__Excerpted records__
Content starts

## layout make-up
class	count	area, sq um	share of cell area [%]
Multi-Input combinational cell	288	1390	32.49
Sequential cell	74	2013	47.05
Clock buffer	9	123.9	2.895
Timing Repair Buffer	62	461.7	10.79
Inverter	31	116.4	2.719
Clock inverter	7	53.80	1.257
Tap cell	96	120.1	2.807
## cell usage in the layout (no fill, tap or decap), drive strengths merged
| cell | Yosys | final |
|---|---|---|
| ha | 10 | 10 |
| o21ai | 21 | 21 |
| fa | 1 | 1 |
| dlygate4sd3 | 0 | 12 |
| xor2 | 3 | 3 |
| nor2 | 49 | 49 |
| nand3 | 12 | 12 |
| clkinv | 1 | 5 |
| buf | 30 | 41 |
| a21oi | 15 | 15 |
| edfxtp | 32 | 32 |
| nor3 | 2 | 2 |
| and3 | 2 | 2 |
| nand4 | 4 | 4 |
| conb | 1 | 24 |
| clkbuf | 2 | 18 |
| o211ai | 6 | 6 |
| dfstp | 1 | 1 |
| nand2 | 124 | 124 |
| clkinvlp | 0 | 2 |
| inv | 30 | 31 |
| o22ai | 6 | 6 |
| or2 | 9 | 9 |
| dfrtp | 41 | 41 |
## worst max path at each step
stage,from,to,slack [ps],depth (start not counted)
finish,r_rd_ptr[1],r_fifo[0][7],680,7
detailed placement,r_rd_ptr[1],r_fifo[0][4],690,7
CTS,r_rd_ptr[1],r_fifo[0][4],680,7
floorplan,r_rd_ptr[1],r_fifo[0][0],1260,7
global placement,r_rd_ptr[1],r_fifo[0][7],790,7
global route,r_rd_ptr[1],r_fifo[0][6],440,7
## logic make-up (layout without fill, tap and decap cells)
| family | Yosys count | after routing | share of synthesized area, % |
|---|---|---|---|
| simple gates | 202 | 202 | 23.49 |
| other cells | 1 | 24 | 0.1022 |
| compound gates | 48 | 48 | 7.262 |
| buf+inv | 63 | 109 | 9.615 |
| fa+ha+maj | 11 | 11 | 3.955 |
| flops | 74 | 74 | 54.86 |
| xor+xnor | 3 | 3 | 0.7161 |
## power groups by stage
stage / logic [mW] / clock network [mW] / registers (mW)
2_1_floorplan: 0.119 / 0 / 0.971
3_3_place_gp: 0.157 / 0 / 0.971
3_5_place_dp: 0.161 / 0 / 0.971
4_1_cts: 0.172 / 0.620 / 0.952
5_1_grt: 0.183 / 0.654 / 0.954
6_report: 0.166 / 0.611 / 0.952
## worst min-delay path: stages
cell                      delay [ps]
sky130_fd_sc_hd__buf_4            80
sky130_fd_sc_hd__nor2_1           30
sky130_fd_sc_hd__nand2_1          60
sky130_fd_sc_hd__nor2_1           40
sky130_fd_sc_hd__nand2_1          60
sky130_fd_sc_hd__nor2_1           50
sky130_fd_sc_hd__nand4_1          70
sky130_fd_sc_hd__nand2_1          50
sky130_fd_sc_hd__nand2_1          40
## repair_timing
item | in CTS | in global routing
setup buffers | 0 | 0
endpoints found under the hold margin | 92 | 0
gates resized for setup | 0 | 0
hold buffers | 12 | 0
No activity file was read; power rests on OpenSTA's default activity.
File: config.mk
export PLATFORM = sky130hd
export DESIGN_NAME = stdp_pair_scheduler
export DESIGN_NICKNAME = d
export VERILOG_FILES = /design/src/rtl/stdp_pkg.sv /design/src/rtl/stdp_rr_arbiter.sv /design/src/rtl/stdp_pair_scheduler.sv
export SDC_FILE = /design/constraint.sdc
export NUM_CORES = 1
export LEC_CHECK = 0
export CORE_MARGIN = 10
export CORE_UTILIZATION = 31
export CTS_BUF_LIST = sky130_fd_sc_hd__clkbuf_8
export DETAILED_ROUTE_END_ITERATION = 7
export GPL_ROUTABILITY_DRIVEN = 0
export MAX_ROUTING_LAYER = met4
export PLACE_DENSITY_LB_ADDON = 0.08
export REMOVE_ABC_BUFFERS = 1
export SLEW_MARGIN = 30
export SYNTH_ARGS = -nofsm -noshare
export SYNTH_HDL_FRONTEND = slang
export SYNTH_HIERARCHICAL = 1
export SYNTH_SLANG_ARGS = --single-unit
File: constraint.sdc
create_clock -name clk -period 15.6 [get_ports clk]
set_clock_uncertainty 0.2 [all_clocks]
set_input_delay 4.68 -clock clk [delete_from_list [all_inputs] [get_ports clk]]
set_output_delay 4.68 -clock clk [all_outputs]
set_load 0.02 [all_outputs]
## src/rtl/pseudo_spi_rx_intf_if.sv

```systemverilog
// Bus bundle between the pseudo-SPI receive block (master modport) and its
// environment: start/config inputs, serial strobes and the SRAM write port.
interface pseudo_spi_rx_intf_if #(
    parameter int unsigned MEMORY_DATA_WIDTH = 8,
    parameter int unsigned MEMORY_ADDR_WIDTH = 9,
    parameter int unsigned RESERVED_DATA_LEN = 8
);
    logic                         BGN;
    logic [MEMORY_ADDR_WIDTH-1:0] ADDR_BGN;
    logic [RESERVED_DATA_LEN-1:0] DATA_LEN;
    logic [7:0]                   FREQ_DIV;
    logic                         SPI_SI;
    logic                         SCLK1;
    logic                         SCLK2;
    logic                         LAT;
    logic [MEMORY_ADDR_WIDTH-1:0] A;
    logic [MEMORY_DATA_WIDTH-1:0] D;
    logic                         D_WE;
    logic                         is_i_addr;
    logic                         spi_is_done;
    logic                         PAR_ERR;

    modport master (
        input  BGN, ADDR_BGN, DATA_LEN, FREQ_DIV, SPI_SI,
        output SCLK1, SCLK2, LAT, A, D, D_WE, is_i_addr, spi_is_done, PAR_ERR
    );

    modport slave (
        output BGN, ADDR_BGN, DATA_LEN, FREQ_DIV, SPI_SI,
        input  SCLK1, SCLK2, LAT, A, D, D_WE, is_i_addr, spi_is_done, PAR_ERR
    );
endinterface

```

## src/rtl/pseudo_spi_rx_intf.sv

```systemverilog
// Pseudo-SPI receive master: strobes an external scan chain and writes each byte to SRAM.
// Define PSEUDO_SPI_RX_PARITY_EN to add a 9th even-parity bit per byte and the sticky PAR_ERR flag.
module pseudo_spi_rx_intf #(
    parameter int unsigned MEMORY_DATA_WIDTH = 8,
    parameter int unsigned MEMORY_ADDR_WIDTH = 9,
    parameter int unsigned RESERVED_DATA_LEN = 8
) (
    input  logic                 CLK,
    input  logic                 rst,
    pseudo_spi_rx_intf_if.master bus
);
    localparam int unsigned DW = MEMORY_DATA_WIDTH;
    localparam int unsigned AW = MEMORY_ADDR_WIDTH;
    localparam int unsigned LW = RESERVED_DATA_LEN;
`ifdef PSEUDO_SPI_RX_PARITY_EN
    localparam int unsigned PAR_BITS = 1;
`else
    localparam int unsigned PAR_BITS = 0;
`endif
    localparam int unsigned NBITS = DW + PAR_BITS;
    localparam int unsigned BCW   = $clog2(NBITS + 1);

    typedef enum logic [2:0] {IDLE, LOAD, SHFT, WRIT, LOOP, DONE} state_t;

    state_t           state_q, state_d;
    logic [AW-1:0]    addr_q, addr_d;
    logic [LW-1:0]    len_q, len_d;
    logic [LW-1:0]    byte_idx_q, byte_idx_d;
    logic [7:0]       fdiv_q, fdiv_d;
    logic [7:0]       phase_cnt_q, phase_cnt_d;
    logic [1:0]       phase_q, phase_d;
    logic [BCW-1:0]   bit_cnt_q, bit_cnt_d;
    logic [NBITS-1:0] shift_q, shift_d;

    logic             sclk1_q, sclk1_d;
    logic             sclk2_q, sclk2_d;
    logic             lat_q, lat_d;
    logic [AW-1:0]    a_q, a_d;
    logic [DW-1:0]    d_q, d_d;
    logic             d_we_q, d_we_d;
    logic             is_i_addr_q, is_i_addr_d;
    logic             done_q, done_d;
    logic             par_err_q, par_err_d;

    logic             phase_end;
    logic [DW-1:0]    rx_byte;

    assign phase_end = (phase_cnt_q == fdiv_q);
    assign rx_byte   = shift_q[NBITS-1 -: DW];

    always_comb begin
        state_d     = state_q;
        addr_d      = addr_q;
        len_d       = len_q;
        byte_idx_d  = byte_idx_q;
        fdiv_d      = fdiv_q;
        phase_cnt_d = phase_cnt_q;
        phase_d     = phase_q;
        bit_cnt_d   = bit_cnt_q;
        shift_d     = shift_q;
        par_err_d   = par_err_q;

        case (state_q)
            IDLE: begin
                if (bus.BGN) begin
                    addr_d      = bus.ADDR_BGN;
                    len_d       = bus.DATA_LEN;
                    fdiv_d      = bus.FREQ_DIV;
                    byte_idx_d  = '0;
                    phase_cnt_d = '0;
                    par_err_d   = 1'b0;
                    state_d     = (bus.DATA_LEN == '0) ? DONE : LOAD;
                end
            end
            LOAD: begin
                if (phase_end) begin
                    phase_cnt_d = '0;
                    phase_d     = 2'd0;
                    bit_cnt_d   = '0;
                    state_d     = SHFT;
                end else begin
                    phase_cnt_d = phase_cnt_q + 1'b1;
                end
            end
            SHFT: begin
                // Phases: 0 SCLK1 high, 1 gap, 2 SCLK2 high (sample at its end), 3 gap.
                if (phase_end) begin
                    phase_cnt_d = '0;
                    phase_d     = phase_q + 1'b1;
                    if (phase_q == 2'd2) begin
                        shift_d = {shift_q[NBITS-2:0], bus.SPI_SI};
                    end
                    if (phase_q == 2'd3) begin
                        bit_cnt_d = bit_cnt_q + 1'b1;
                        if (bit_cnt_q == BCW'(NBITS - 1)) begin
                            state_d = WRIT;
                        end
                    end
                end else begin
                    phase_cnt_d = phase_cnt_q + 1'b1;
                end
            end
            WRIT: begin
                state_d = LOOP;
`ifdef PSEUDO_SPI_RX_PARITY_EN
                if ((^rx_byte) != shift_q[0]) begin
                    par_err_d = 1'b1;
                end
`endif
            end
            LOOP: begin
                byte_idx_d = byte_idx_q + 1'b1;
                state_d    = (byte_idx_d == len_q) ? DONE : LOAD;
            end
            DONE: begin
                if (!bus.BGN) begin
                    state_d = IDLE;
                end
            end
            default: state_d = IDLE;
        endcase

`ifndef PSEUDO_SPI_RX_PARITY_EN
        par_err_d = 1'b0;
`endif

        // Outputs are decoded from the next state so they stay registered yet line up with it.
        lat_d       = (state_d == LOAD);
        sclk1_d     = (state_d == SHFT) && (phase_d == 2'd0);
        sclk2_d     = (state_d == SHFT) && (phase_d == 2'd2);
        d_we_d      = (state_d == WRIT);
        is_i_addr_d = (state_d == LOAD) || (state_d == SHFT) ||
                      (state_d == WRIT) || (state_d == LOOP);
        done_d      = (state_d == DONE);
        a_d         = a_q;
        d_d         = d_q;
        if (state_d == WRIT) begin
            a_d = addr_q + AW'(byte_idx_q);
            d_d = rx_byte;
        end
        if (state_d == IDLE) begin
            a_d = '0;
            d_d = '0;
        end
    end

    always_ff @(posedge CLK or posedge rst) begin
        if (rst) begin
            state_q     <= IDLE;
            addr_q      <= '0;
            len_q       <= '0;
            byte_idx_q  <= '0;
            fdiv_q      <= '0;
            phase_cnt_q <= '0;
            phase_q     <= '0;
            bit_cnt_q   <= '0;
            shift_q     <= '0;
            sclk1_q     <= 1'b0;
            sclk2_q     <= 1'b0;
            lat_q       <= 1'b0;
            a_q         <= '0;
            d_q         <= '0;
            d_we_q      <= 1'b0;
            is_i_addr_q <= 1'b0;
            done_q      <= 1'b0;
            par_err_q   <= 1'b0;
        end else begin
            state_q     <= state_d;
            addr_q      <= addr_d;
            len_q       <= len_d;
            byte_idx_q  <= byte_idx_d;
            fdiv_q      <= fdiv_d;
            phase_cnt_q <= phase_cnt_d;
            phase_q     <= phase_d;
            bit_cnt_q   <= bit_cnt_d;
            shift_q     <= shift_d;
            sclk1_q     <= sclk1_d;
            sclk2_q     <= sclk2_d;
            lat_q       <= lat_d;
            a_q         <= a_d;
            d_q         <= d_d;
            d_we_q      <= d_we_d;
            is_i_addr_q <= is_i_addr_d;
            done_q      <= done_d;
            par_err_q   <= par_err_d;
        end
    end

    assign bus.SCLK1       = sclk1_q;
    assign bus.SCLK2       = sclk2_q;
    assign bus.LAT         = lat_q;
    assign bus.A           = a_q;
    assign bus.D           = d_q;
    assign bus.D_WE        = d_we_q;
    assign bus.is_i_addr   = is_i_addr_q;
    assign bus.spi_is_done = done_q;
    assign bus.PAR_ERR     = par_err_q;
endmodule

```

## src/flat_wrapper.sv

```systemverilog
// flat-port wrapper written by rule: the top's interface ports become plain ports
module pseudo_spi_rx_intf_flat 
#(
    parameter int unsigned MEMORY_DATA_WIDTH = 8,
    parameter int unsigned MEMORY_ADDR_WIDTH = 9,
    parameter int unsigned RESERVED_DATA_LEN = 8
)
  (CLK, rst, bus_BGN, bus_ADDR_BGN, bus_DATA_LEN, bus_FREQ_DIV, bus_SPI_SI, bus_SCLK1, bus_SCLK2, bus_LAT, bus_A, bus_D, bus_D_WE, bus_is_i_addr, bus_spi_is_done, bus_PAR_ERR);
  pseudo_spi_rx_intf_if #(.MEMORY_DATA_WIDTH(MEMORY_DATA_WIDTH), .MEMORY_ADDR_WIDTH(MEMORY_ADDR_WIDTH), .RESERVED_DATA_LEN(RESERVED_DATA_LEN)) bus_i ();
  input  logic CLK;
  input  logic rst;
  input wire logic [$bits(bus_i.BGN)-1:0] bus_BGN;
  input wire logic [$bits(bus_i.ADDR_BGN)-1:0] bus_ADDR_BGN;
  input wire logic [$bits(bus_i.DATA_LEN)-1:0] bus_DATA_LEN;
  input wire logic [$bits(bus_i.FREQ_DIV)-1:0] bus_FREQ_DIV;
  input wire logic [$bits(bus_i.SPI_SI)-1:0] bus_SPI_SI;
  output wire logic [$bits(bus_i.SCLK1)-1:0] bus_SCLK1;
  output wire logic [$bits(bus_i.SCLK2)-1:0] bus_SCLK2;
  output wire logic [$bits(bus_i.LAT)-1:0] bus_LAT;
  output wire logic [$bits(bus_i.A)-1:0] bus_A;
  output wire logic [$bits(bus_i.D)-1:0] bus_D;
  output wire logic [$bits(bus_i.D_WE)-1:0] bus_D_WE;
  output wire logic [$bits(bus_i.is_i_addr)-1:0] bus_is_i_addr;
  output wire logic [$bits(bus_i.spi_is_done)-1:0] bus_spi_is_done;
  output wire logic [$bits(bus_i.PAR_ERR)-1:0] bus_PAR_ERR;
  assign bus_i.BGN = bus_BGN;
  assign bus_i.ADDR_BGN = bus_ADDR_BGN;
  assign bus_i.DATA_LEN = bus_DATA_LEN;
  assign bus_i.FREQ_DIV = bus_FREQ_DIV;
  assign bus_i.SPI_SI = bus_SPI_SI;
  assign bus_SCLK1 = bus_i.SCLK1;
  assign bus_SCLK2 = bus_i.SCLK2;
  assign bus_LAT = bus_i.LAT;
  assign bus_A = bus_i.A;
  assign bus_D = bus_i.D;
  assign bus_D_WE = bus_i.D_WE;
  assign bus_is_i_addr = bus_i.is_i_addr;
  assign bus_spi_is_done = bus_i.spi_is_done;
  assign bus_PAR_ERR = bus_i.PAR_ERR;
  pseudo_spi_rx_intf #(.MEMORY_DATA_WIDTH(MEMORY_DATA_WIDTH), .MEMORY_ADDR_WIDTH(MEMORY_ADDR_WIDTH), .RESERVED_DATA_LEN(RESERVED_DATA_LEN)) u_core (.CLK(CLK), .rst(rst), .bus(bus_i));
endmodule
```

## config.mk

```make
export PLATFORM = sky130hd
export DESIGN_NAME = pseudo_spi_rx_intf_flat
export DESIGN_NICKNAME = d
export VERILOG_FILES = /design/src/rtl/pseudo_spi_rx_intf_if.sv /design/src/rtl/pseudo_spi_rx_intf.sv /design/src/flat_wrapper.sv
export SDC_FILE = /design/constraint.sdc
export NUM_CORES = 1
export LEC_CHECK = 0
export ABC_AREA = 1
export CAP_MARGIN = 20
export CELL_PAD_IN_SITES_DETAIL_PLACEMENT = 1
export CELL_PAD_IN_SITES_GLOBAL_PLACEMENT = 2
export CORE_MARGIN = 8
export CORE_UTILIZATION = 38
export CTS_BUF_LIST = sky130_fd_sc_hd__clkbuf_4
export CTS_CLUSTER_DIAMETER = 150
export CTS_CLUSTER_SIZE = 24
export DETAILED_ROUTE_END_ITERATION = 10
export MAX_ROUTING_LAYER = met4
export PLACE_DENSITY_LB_ADDON = 0.1
export SETUP_SLACK_MARGIN = 0.4
export SLEW_MARGIN = 10
export SYNTH_ARGS = -nofsm -noshare
export SYNTH_HDL_FRONTEND = slang
export SYNTH_SLANG_ARGS = --single-unit
export TNS_END_PERCENT = 1
```

## constraint.sdc

```tcl
create_clock -name CLK -period 5.09 [get_ports CLK]
set_input_delay 1.018 -clock CLK [delete_from_list [all_inputs] [get_ports CLK]]
set_output_delay 1.018 -clock CLK [all_outputs]
set_load 0.005 [all_outputs]
```

Word-level counts from Yosys, hierarchy flattened
Cells that the tools add are included.
{"block": "totals", "ff_bits": 81, "out_inout_bits": 24, "wordCells": 85}
{"block": "op_classes", "n_addsub": 5, "n_eq_ne": 20, "n_mux": 24, "reduce_logical": 19}
{"cell": "two-way mux 8 bit", "count": 4}
{"cell": "case mux 8 bit (2 select lines)", "count": 2}
{"cell": "two-way mux 3 bit", "count": 8}
{"cell": "two-way mux 9 bit", "count": 2}
{"cell": "case mux 3 bit (6 select lines)", "count": 1}
{"cell": "adder 8 x 1 -> 8 bit, second input constant", "count": 2}
{"cell": "equality test 8 bit", "count": 2}
{"cell": "equality test 3 x 2 -> 1 bit, second input constant", "count": 4}
{"cell": "equality test 3 bit, second input constant", "count": 4}
{"cell": "two-way mux 4 bit", "count": 3}
{"cell": "adder 9 x 8 -> 9 bit", "count": 1}
{"cell": "zero test 8 bit", "count": 1}
{"cell": "case mux 4 bit (2 select lines)", "count": 1}
{"cell": "nonzero test 2 bit", "count": 4}
{"cell": "equality test 2 bit, second input constant", "count": 3}
{"cell": "equality test 3 x 1 -> 1 bit, second input constant", "count": 2}
{"cell": "zero test 3 bit", "count": 2}
{"cell": "!= test 2 x 1 -> 1 bit, second input constant", "count": 3}
{"cell": "AND reduction 2 bit", "count": 3}
{"cell": "adder 4 x 1 -> 4 bit, second input constant", "count": 1}
{"cell": "equality test 4 x 3 -> 1 bit, second input constant", "count": 1}
{"cell": "two-way mux 2 bit", "count": 2}
{"cell": "case mux 2 bit (2 select lines)", "count": 1}
{"cell": "AND reduction 4 bit", "count": 1}
{"cell": "other kinds (7)", "count": 10}

Logic depth before layout (Yosys ltp)
{"block": "depth", "ltp_word": 9, "depth_mapped": 14, "depth_no_buf": 14}

Least setup slack after synthesis
No wires, ideal clock.
{"block": "synth_timing", "path_type": "input to register", "from": "input port bus_BGN", "to": "register u_core.a_q[8] (netlist: u_core.bus.A[8])", "setup_time_ns": 0.120, "arrival_ns": 1.993, "setup_slack_ns": 2.977, "stages": 11, "n_path_buf": 1, "cell_sequence": "nand4_4 -> inv_4 -> nor2_4 -> nand2_1 -> clkinv_2 -> nand3_4 -> nor2_4 -> nand3_4 -> buf_12 -> nand3_2 -> nand2_1"}
{"block": "synth_via", "elab_chain_len": 4}
{"element": "from (decl)", "line": "flat_wrapper.sv:12", "text": "input wire logic [$bits(bus_i.BGN)-1:0] bus_BGN;"}
{"element": "two-way mux 3 bit (on tied branches)", "line": "pseudo_spi_rx_intf.sv:116, pseudo_spi_rx_intf.sv:65"}
{"element": "case mux 3 bit (6 select lines) *", "line": "pseudo_spi_rx_intf.sv:63", "text": "case (state_q)"}
{"element": "net u_core.state_d[0]", "line": "pseudo_spi_rx_intf.sv:25", "text": "state_t state_q, state_d;"}
{"element": "equality test 3 x 2 -> 1 bit / zero test 3 bit (equally long branches)", "line": "pseudo_spi_rx_intf.sv:137, pseudo_spi_rx_intf.sv:141"}
{"element": "nonzero test 2 bit (no line) / two-way mux 9 bit (equally long branches)"}
{"element": "to (signal assigned)", "line": "pseudo_spi_rx_intf.sv:161", "text": "a_q <= '0;"}
{"element": "to (signal assigned)", "line": "pseudo_spi_rx_intf.sv:180", "text": "a_q <= a_d;"}
{"element": "to (decl)", "line": "pseudo_spi_rx_intf.sv:38", "text": "logic [AW-1:0] a_q, a_d;"}
The timed path passes the listed nets; every way through them passes the cells marked *.
A chain may end at the register's enable or synchronous reset.

Worst setup path in the final report
{"block": "layout_timing", "from": "input port bus_BGN", "to": "register u_core.a_q[7] (netlist: u_core.bus.A[7])"}
The elaborated chain is that of the path after synthesis.

==> out/results.ini <==
[min_path]
hp-class=flip-flop to flip-flop

[synth]
postSynthAreaPerCell_um2=8.633
yosys_register_bits=81
synth_ff_type=dfrtp_1
netlist_instances=489
yosysWarnings=0
syn_area_um2=4222
muxShareOfSynthArea_pct=1.867
syn_nets=533
yosys.area.top_type=dfrtp_1
synth.area.top_cells=dfrtp_1 (48%), nand2_1 (14%), ha_1 (4.1%)
synth-xor-area-share_pct=1.778
synth.distinct_cells=47
synthSimpleGateAreaFrac_pct=27.92
synth-edff-count=0
yosysTopAreaCellShare_pct=48.01
synth_compound_area_share_pct=9.129
yosys.area_share.adder_pct=4.624
ys_async_sr_fraction_pct=100.0
synth_top_family_by_area=simple AND/OR/NAND/NOR gates
ys_seq_area_share_pct=48.01

[floorplanning]
ioPinCount=53
die_area_um2=14740
initial_core_util_pct=38.94
fp.dieW_um=121.4
num_rows=38
core_region_area_um2=10840
fp.dieH_um=121.4

[sta]
maxSlewViolCount=0
max_freq_ghz=0.3583
fin_worst_skew_ns=0.007574
rsz0062_at_grt=false
hold_viol=0
timing.final.crit_share_pct=54.83
relSlewSlack_pct=40.36
worstMarginPinSlew_ns=0.8935
final.min_clock_period_ns=2.791
setup_viol=0
tns_ns=0

[cts]
cts_made_buffers=9
tritoncts=done
clock_latency_ns=0.44
clkTransAtPathRegs_ns=0.13
clock_path_buffers=2
cts_sinks=81
htree_levels=3
cts_resized=0
clk_root_buffer_cell=clkbuf_4
hold_buffers=0
cts_setup_buffers=0

[cells_and_area]
final_common_cell=nand2_1
utilization_pct=46.50
multi_input_area_um2=1917
layout_common_cells=nand2_1 (157), dfrtp_1 (81), clkdlybuf4s50_1 (51)
area_growth_pct=19.41
num_antenna_cells=0
seqCellArea_um2=2027
drive_gt1_share_pct=12.41
layout.nets=587
finalNonFillerCells=688
fill_cells=1323

[route]
route.detailed.drc=0
num_vias=3437
ant_nets=0
viasPerCell=4.996
wirelength_um=10680
wl_per_cell_um=15.52
drt_pre_antenna_iters=4
drt-initial-drc-count=123

[global_route]
grt_first_pass_wirelength_um=18620
gr-total-overflow=0
antenna_found_initial=0
grt_max_degree=52
track_usage_pct=16.24
grt_pass1_vias=3793

[worst_setup_path]
crit_fanout=35
cp-start-kind=input pin
criticalPathCategory=input pin to flip-flop
arrival_ns=3.18
crit_path_end_kind=flip-flop
critical_path_required_ns=5.48

[run]
maxCapViolCount=0

[place]
portBuffers=51
place_inst=672
gp_congestion=0.7618
place.detailed.hpwl_um=8029

[power]
power.ir.vdd_worst_mv=0.1963
p_leak_nw=2.470
powerDensity_nw_per_um2=401.0

[status]
status=complete, no violations

-- logic make-up after synthesis --
logic type,after synthesis
AO/OA/AOI/OAI,66
XOR/XNOR,7
adder cells (fa/ha/maj),15
buffers and inverters,67
flip-flops,81
multiplexers,7
other,1
AND/OR/NAND/NOR,245
-- routing by layer --
metal	global-route usage, %	vias up	part of all wire [%]
met4	5.089	0	1.2
met5	-	-	0
met1	20.01	1704	46
met2	26.49	30	50
li1	-	1688	-
met3	2.932	15	2.5
-- final timing paths --
kind	start	to	slack, ns	cells past startpoint
worst max-delay path	bus_BGN	u_core.bus.A[7]$_DFFE_PP0P_	2.30	11
worst min-delay path	u_core.rx_byte[7]$_DFFE_PP0P_	u_core.bus.D[7]$_DFFE_PP0P_	0.50	2
worst max register to register	u_core.bit_cnt_q[0]$_DFFE_PP0P_	u_core.bus.A[5]$_DFFE_PP0P_	2.57	8
worst min register to register	u_core.rx_byte[7]$_DFFE_PP0P_	u_core.bus.D[7]$_DFFE_PP0P_	0.50	2
max in group asynchronous	rst	u_core.byte_idx_q[0]$_DFFE_PP0P_	3.10	3
min in group asynchronous	rst	u_core.rx_byte[6]$_DFFE_PP0P_	1.05	2
-- sequential cells by signal (all words and copies together), names as in the netlist --
signal / cells
u_core.addr_q: 9
u_core.bit_cnt_q: 4
u_core.bus.A: 9
u_core.bus.D: 8
u_core.bus.D_WE: 1
u_core.bus.LAT: 1
u_core.bus.SCLK1: 1
u_core.bus.SCLK2: 1
u_core.bus.is_i_addr: 1
u_core.bus.spi_is_done: 1
u_core.byte_idx_q: 8
u_core.fdiv_q: 8
u_core.len_q: 8
u_core.phase_cnt_q: 8
u_core.phase_q: 2
u_core.rx_byte: 8
u_core.state_q: 3
-- worst max-delay path, cell delays in order --
cell and delay [ns]:
clkdlybuf4s50_1 0.56, nand4_4 0.34, inv_4 0.43, nor2_4 0.06
nand2_1 0.08, clkinv_2 0.07, nand3_4 0.11, nor2_4 0.05
nand3_4 0.24, nand3_1 0.13, nand2_1 0.08
-- where the power goes --
group	total, mW	leakage, nW	internal [mW]	switching (mW)
logic	0.663	1.31	0.242	0.421
registers	0.876	1.07	0.775	0.101
clock network	0.483	0.0940	0.252	0.231
total	2.02	2.47	1.27	0.753
-- layout make-up --
| type | instances | area share [%] |
|---|---|---|
| repair buffers | 52 | 10.28 |
| flip-flops and latches | 81 | 40.21 |
| multi-input cells | 341 | 38.02 |
| clock inverters | 6 | 2.110 |
| clock buffers | 10 | 1.489 |
| well taps | 140 | 3.475 |
| inverters | 58 | 4.418 |
-- cells in the mapped netlist (2+ instances only) --
cell,instances
dfrtp_1,81
nor2_1,19
o21ai_0,24
buf_2,2
xor2_1,2
a21oi_1,19
nor2_2,3
nor3_1,3
o31ai_1,3
inv_2,10
nand2_1,157
mux2_2,7
nand3_4,3
nand2_2,4
o22ai_1,7
nand4_1,2
nor4_1,2
nor2_4,5
o21ai_1,4
clkbuf_1,5
ha_1,14
nand3_1,29
xnor2_1,4
nand3b_1,2
nand3_2,11
inv_1,46
-- through the flow --
step           area, µm²  setup slack [ns]  hold WS [ns]  power (mW)
2_1_floorplan       4222             1.992        0.4435       1.388
3_3_place_gp        4860             1.931        0.4583       1.541
3_5_place_dp        4860             1.839        0.4681       1.561
4_1_cts             5041             2.322        0.4985       2.052
5_1_grt             5041             2.136        0.5152       2.189
6_report            5041             2.299        0.4984       2.022
No activity file was read; power rests on OpenSTA's default activity.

Content ends

__Problem statement__
State how many lines in the listing contain the word "decap", and write nothing besides that number.

__Answer space__
2